Your goal:
Please set down exactly the lines of the listing below from the line containing "a device protocol" through the line containing "always_ff @(posedge clk_i) begin", both lines included, leaving out all other lines.

Raw data:
◇ ◇ ◇

===== src/rtl/tlul_err_gate.sv =====
// ---------------------------------------------------------------------------
// tlul_err_gate
//
// Sits between a TL-UL host port and a single device port, after the A-channel
// legality checker. Legal A requests are forwarded to the device with zero
// latency, and the number of device transactions in flight is tracked.
// Illegal requests are absorbed. The gate then waits until every earlier
// device response has drained and returns its own D-channel error response,
// so host responses stay in order.
// Data, address and mask fields are routed outside this block. Only control
// and response-header fields are handled here.
//
// Ports:
//   clk_i, rst_i           clock, synchronous active-high reset
//   h_a_*                  host A channel (valid/opcode/source/size/err in,
//                          ready out)
//   h_d_*                  host D channel (valid/opcode/source/size/error out,
//                          ready in)
//   dev_a_valid_o          device A valid
//   dev_a_ready_i          device A ready
//   dev_d_*                device D channel (valid/opcode/source/size/error
//                          in, ready out)
//   outstanding_o          device transactions currently in flight
//   proto_err_o            sticky flag: device responded with nothing
//                          outstanding
// ---------------------------------------------------------------------------
module tlul_err_gate #(
  parameter int MaxOutstanding = 4,
  parameter int SrcW           = 8,
  parameter int CntW           = $clog2(MaxOutstanding + 1)
) (
  input  logic            clk_i,
  input  logic            rst_i,
  input  logic            h_a_valid_i,
  input  logic [2:0]      h_a_opcode_i,
  input  logic [SrcW-1:0] h_a_source_i,
  input  logic [1:0]      h_a_size_i,
  input  logic            h_a_err_i,
  output logic            h_a_ready_o,
  output logic            h_d_valid_o,
  output logic [2:0]      h_d_opcode_o,
  output logic [SrcW-1:0] h_d_source_o,
  output logic [1:0]      h_d_size_o,
  output logic            h_d_error_o,
  input  logic            h_d_ready_i,
  output logic            dev_a_valid_o,
  input  logic            dev_a_ready_i,
  input  logic            dev_d_valid_i,
  input  logic [2:0]      dev_d_opcode_i,
  input  logic [SrcW-1:0] dev_d_source_i,
  input  logic [1:0]      dev_d_size_i,
  input  logic            dev_d_error_i,
  output logic            dev_d_ready_o,
  output logic [CntW-1:0] outstanding_o,
  output logic            proto_err_o
);

  typedef enum logic [1:0] {
    StIdle,
    StDrain,
    StResp
  } state_e;

  localparam logic [2:0] OpGet            = 3'h4;
  localparam logic [2:0] OpAccessAck      = 3'h0;
  localparam logic [2:0] OpAccessAckData  = 3'h1;

  state_e            state_q, state_d;
  logic [CntW-1:0]   count_q, count_d;
  logic [2:0]        op_q;
  logic [SrcW-1:0]   src_q;
  logic [1:0]        size_q;
  logic              proto_q;
  logic              capture;
  logic              below_max;
  logic              drain_done;
  logic              a_hs, d_hs;
  logic              proto_set;

  assign below_max = (count_q < CntW'(MaxOutstanding));

  // In DRAIN no A request is forwarded, so the post-update count is zero
  // exactly when it already is zero or the last response is handshaking now.
  // Computed from inputs to keep it independent of the output logic.
  assign drain_done = (count_q == '0) ||
                      ((count_q == CntW'(1)) && dev_d_valid_i && h_d_ready_i);

  // Next state and outputs. The D channel passes through by default and is
  // only replaced by the locally generated error response in RESP. Reset
  // forces every handshake signal low so nothing is exchanged while it is held.
  always_comb begin
    state_d       = state_q;
    capture       = 1'b0;
    h_a_ready_o   = 1'b0;
    dev_a_valid_o = 1'b0;
    h_d_valid_o   = dev_d_valid_i;
    h_d_opcode_o  = dev_d_opcode_i;
    h_d_source_o  = dev_d_source_i;
    h_d_size_o    = dev_d_size_i;
    h_d_error_o   = dev_d_error_i;
    dev_d_ready_o = h_d_ready_i;

    unique case (state_q)
      StIdle: begin
        if (h_a_valid_i && h_a_err_i) begin
          // Illegal requests are accepted immediately, whatever the count.
          h_a_ready_o = 1'b1;
          capture     = 1'b1;
          state_d     = StDrain;
        end else begin
          dev_a_valid_o = h_a_valid_i & below_max;
          h_a_ready_o   = dev_a_ready_i & below_max;
        end
      end
      StDrain: begin
        if (drain_done) state_d = StResp;
      end
      StResp: begin
        h_d_valid_o   = 1'b1;
        h_d_error_o   = 1'b1;
        h_d_opcode_o  = (op_q == OpGet) ? OpAccessAckData : OpAccessAck;
        h_d_source_o  = src_q;
        h_d_size_o    = size_q;
        dev_d_ready_o = 1'b0;
        if (h_d_ready_i) state_d = StIdle;
      end
      default: state_d = StIdle;
    endcase

    if (rst_i) begin
      h_a_ready_o   = 1'b0;
      dev_a_valid_o = 1'b0;
      h_d_valid_o   = 1'b0;
      dev_d_ready_o = 1'b0;
    end
  end

  assign a_hs = dev_a_valid_o & dev_a_ready_i;
  assign d_hs = dev_d_valid_i & dev_d_ready_o;

  // Outstanding count. A response with nothing in flight is a device protocol
  // violation: the count stays at zero and the sticky flag is raised. The count
  // cannot overflow because forwarding is gated by below_max.
  always_comb begin
    count_d   = count_q;
    proto_set = d_hs && (count_q == '0);
    if (a_hs && !d_hs) begin
      count_d = count_q + CntW'(1);
    end else if (!a_hs && d_hs && (count_q != '0)) begin
      count_d = count_q - CntW'(1);
    end
  end

  // State, counter, captured header of the absorbed request and sticky flag.
  always_ff @(posedge clk_i) begin
    if (rst_i) begin
      state_q <= StIdle;
      count_q <= '0;
      op_q    <= '0;
      src_q   <= '0;
      size_q  <= '0;
      proto_q <= 1'b0;
    end else begin
      state_q <= state_d;
      count_q <= count_d;
      if (proto_set) proto_q <= 1'b1;
      if (capture) begin
        op_q   <= h_a_opcode_i;
        src_q  <= h_a_source_i;
        size_q <= h_a_size_i;
      end
    end
  end

  assign outstanding_o = count_q;
  assign proto_err_o   = proto_q;

endmodule


===== config.mk =====
export PLATFORM = sky130hd
export DESIGN_NAME = tlul_err_gate
export DESIGN_NICKNAME = d
export VERILOG_FILES = /design/src/rtl/tlul_err_gate.sv
export SDC_FILE = /design/constraint.sdc
export NUM_CORES = 1
export LEC_CHECK = 0
export BUFFER_PORTS_ARGS = -buffer_cell sky130_fd_sc_hd__clkbuf_2
export CAP_MARGIN = 20
export CORE_ASPECT_RATIO = 0.5
export CORE_MARGIN = 2
export CORE_UTILIZATION = 35
export CTS_CLUSTER_SIZE = 40
export DETAILED_ROUTE_END_ITERATION = 7
export GPL_TIMING_DRIVEN = 0
export PLACE_DENSITY = 0.69
export SLEW_MARGIN = 10
export SYNTH_ARGS = -nofsm -noshare
export SYNTH_HDL_FRONTEND = slang
export SYNTH_SLANG_ARGS = --single-unit
export TNS_END_PERCENT = 10

===== constraint.sdc =====
create_clock -name clk_i -period 3.4 [get_ports clk_i]
set_clock_uncertainty 0.15 [all_clocks]
set_input_delay 0.17 -clock clk_i [delete_from_list [all_inputs] [get_ports clk_i]]
set_output_delay 0.17 -clock clk_i [all_outputs]
set_load 0.02 [all_outputs]

==> reports/qor.yml <==
worst_setup_path:
  crit_start: "state_q[0]"
  crit_arrival_ns: 1.75
  path_class: "reg2out"
  required_ns: 3.08
  endpoint_kind: "primary output"
  reg2reg_from: "state_q[0]"
  start_kind: "register"
  crit_fanout: 10
cells_and_area:
  nets: 237
  fill_cells: 265
  n_antenna_cell: 0
  area_growth_pct: 47.4
  fin_area_sq_um: 1550
  drive_gt1_share_pct: 37.4
  final_cell_mix: "clkbuf_2 (55), nand2_1 (27), a21oi_1 (21)"
  layout_commonest_cell: "clkbuf_2"
sta:
  fin_crit_ns: 2.07
  worst_pin_slew_ns: 0.514
  max_freq_ghz: 0.483
  finalSetupTns_ns: 0
  hold_viol: 0
  setup_viol: 0
  fin_ws_ns: 1.33
  slew_headroom_pct: 65.7
  drv_slew: 0
  fin_crit_sh_pct: 60.9
  rsz0062_at_grt: "no"
drt:
  ant_nets: 0
  route.vias.total: 1099
  drt_iter0_drc: 39
  drt-vias-per-instance: 4.68
  highest_layer: "met4"
  drc_errors: 0
  wire_per_inst_um: 11.4
  routed_wl_mm: 2.68
  dr_wl_met3_um: 109
  dr_wl_met2_mm: 1.30
  drt_pass1_iterations: 4
  met1Wirelength_mm: 1.26
grt:
  grt_pass1_wl_mm: 4.35
  overflow: 0
  antenna_found_initial: 0
  grt_max_degree: 12
  grt_pass1_vias: 980
  track_usage_pct: 15.9
synth:
  synth-async-reset-ratio_pct: 0
  synth_top_family_by_area: "simple AND/OR/NAND/NOR gates"
  yosys_warnings: 0
  yosysSeqAreaShare_pct: 36.2
  yosys.area_share.simple_pct: 24.6
  synth-seq-cells: 19
  synth-edff-count: 0
  synth_compound_area_share_pct: 16.7
  mappedNetlistArea_sq_um: 1050
  synth_xor_area_share_pct: 0
  avgSynthCellArea_sq_um: 8.34
  netlist_instances: 126
  synthMuxAreaShare_pct: 12.6
  synth_ff_type: "dfxtp_1"
  ys_types: 30
  syn_nets: 164
  synthAdderAreaFrac_pct: 4.76
place:
  post_dp_cell_area_sq_um: 1370
  port_buffers: 55
  dpl_worst_slack_ns: 1.63
  hpwl_mm: 1.98
  gp_congestion: 0.774
clock_network:
  cts_root_buf: "clkbuf_8"
  numCtsBuffers: 3
  h-tree-depth: 1
  clock_path_buffers: 2
  cts_tree: "done"
  cts_sinks: 19
  clk_latency_ns: 0.25
  path_clk_slew_ns: 0.07
  post_cts_buffers: 0
floorplanning:
  rows: 13
  io_pins: 56
  start_util_pct: 38.7
  die_h_um: 42.8
  die_w_um: 81.5
  die_area_sq_um: 3480
  core_sq_um: 2720
run_status:
  outcome: "completed"
power:
  ir_drop_mv: 0.186
  leakage_uw: 0.000721
  pwr_density_cell_nw_per_um2: 435
run:
  cap_violations: 0
min_path:
  hold_start: "rst_i"
  min_path_type: "in2reg"
Yosys cell counts, drive strengths merged, types with 3 or more instances:
cell	instances	share of area, %
a21oi	21	10
ha	4	4.8
dfxtp	19	36
buf	3	2.6
and2	3	1.8
mux2	10	11
nand2b	3	1.8
nor2	6	2.1
clkbuf	4	1.4
inv	3	1.1
nand2	27	9.6
flip-flops by register name (all words and copies together), names as in the netlist:
register / flops
state_q: 2
src_q: 8
proto_err_o: 1
size_q: 2
op_q: 3
outstanding_o: 3
cells by family after synthesis:
logic type	after synthesis
fa+ha+maj	4
simple gates	52
compound gates	29
mux	12
flops	19
buf+inv	10
worst max-delay path, cell delays in order (launching register included):
cell and delay [ns]:
dfxtp_1 0.45, nand2b_1 0.16, buf_6 0.15, buf_2 0.22, mux2_2 0.36, clkbuf_2 0.16
stage by stage:
step / hold WS, ns / instances / power [uW] / utilization, %
2_1_floorplan: 0.103 / 126 / 434 / -
3_3_place_gp: 0.246 / 218 / 507 / 50.5
3_5_place_dp: 0.249 / 218 / 510 / 50.5
4_1_cts: 0.0340 / 235 / 681 / 57.0
5_1_grt: 0.0425 / 235 / 724 / 57.0
6_report: 0.0464 / 235 / 674 / 57.0
path summary, 6_finish.rpt:
kind	end	slack [ns]	cells past startpoint
hold reg to reg	src_q[3]	0.31	2
hold / removal	state_q[0]	0.05	2
setup reg to reg	outstanding_o[2]	1.64	6
setup / recovery	h_d_source_o[6]	1.33	5
area by class of cell:
type | instances | area [sq um] | area share (%)
Tap cell | 37 | 46.3 | 2.99
Sequential cell | 19 | 380 | 24.6
Clock buffer | 3 | 41.3 | 2.67
Inverter | 3 | 11.3 | 0.727
Clock inverter | 1 | 5.00 | 0.323
Buffer | 7 | 42.5 | 2.75
Multi-Input combinational cell | 97 | 617 | 39.8
Timing Repair Buffer | 68 | 405 | 26.2
metal layers:
metal  vias up  global-route usage [%]
li1        583                       -
met4         0                    3.05
met5         -                       0
met2        21                    26.6
met1       493                    20.2
met3         2                    4.89
power breakdown:
part	total [uW]	switching (uW)	leakage [uW]	internal (uW)
registers	264	20.9	0.000155	243
logic	253	140	0.000540	113
clock network	157	75.5	0.0000255	81.4
total	674	237	0.000721	437
timing repair:
action                                 CTS  global route
endpoints found under the hold margin   13             0
hold buffers                            13             0
gates resized for setup                  0             0
Power figures use the tool's default switching activity.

◇ ◇ ◇

Exercise response:
  // Outstanding count. A response with nothing in flight is a device protocol
  // violation: the count stays at zero and the sticky flag is raised. The count
  // cannot overflow because forwarding is gated by below_max.
  always_comb begin
    count_d   = count_q;
    proto_set = d_hs && (count_q == '0);
    if (a_hs && !d_hs) begin
      count_d = count_q + CntW'(1);
    end else if (!a_hs && d_hs && (count_q != '0)) begin
      count_d = count_q - CntW'(1);
    end
  end

  // State, counter, captured header of the absorbed request and sticky flag.
  always_ff @(posedge clk_i) begin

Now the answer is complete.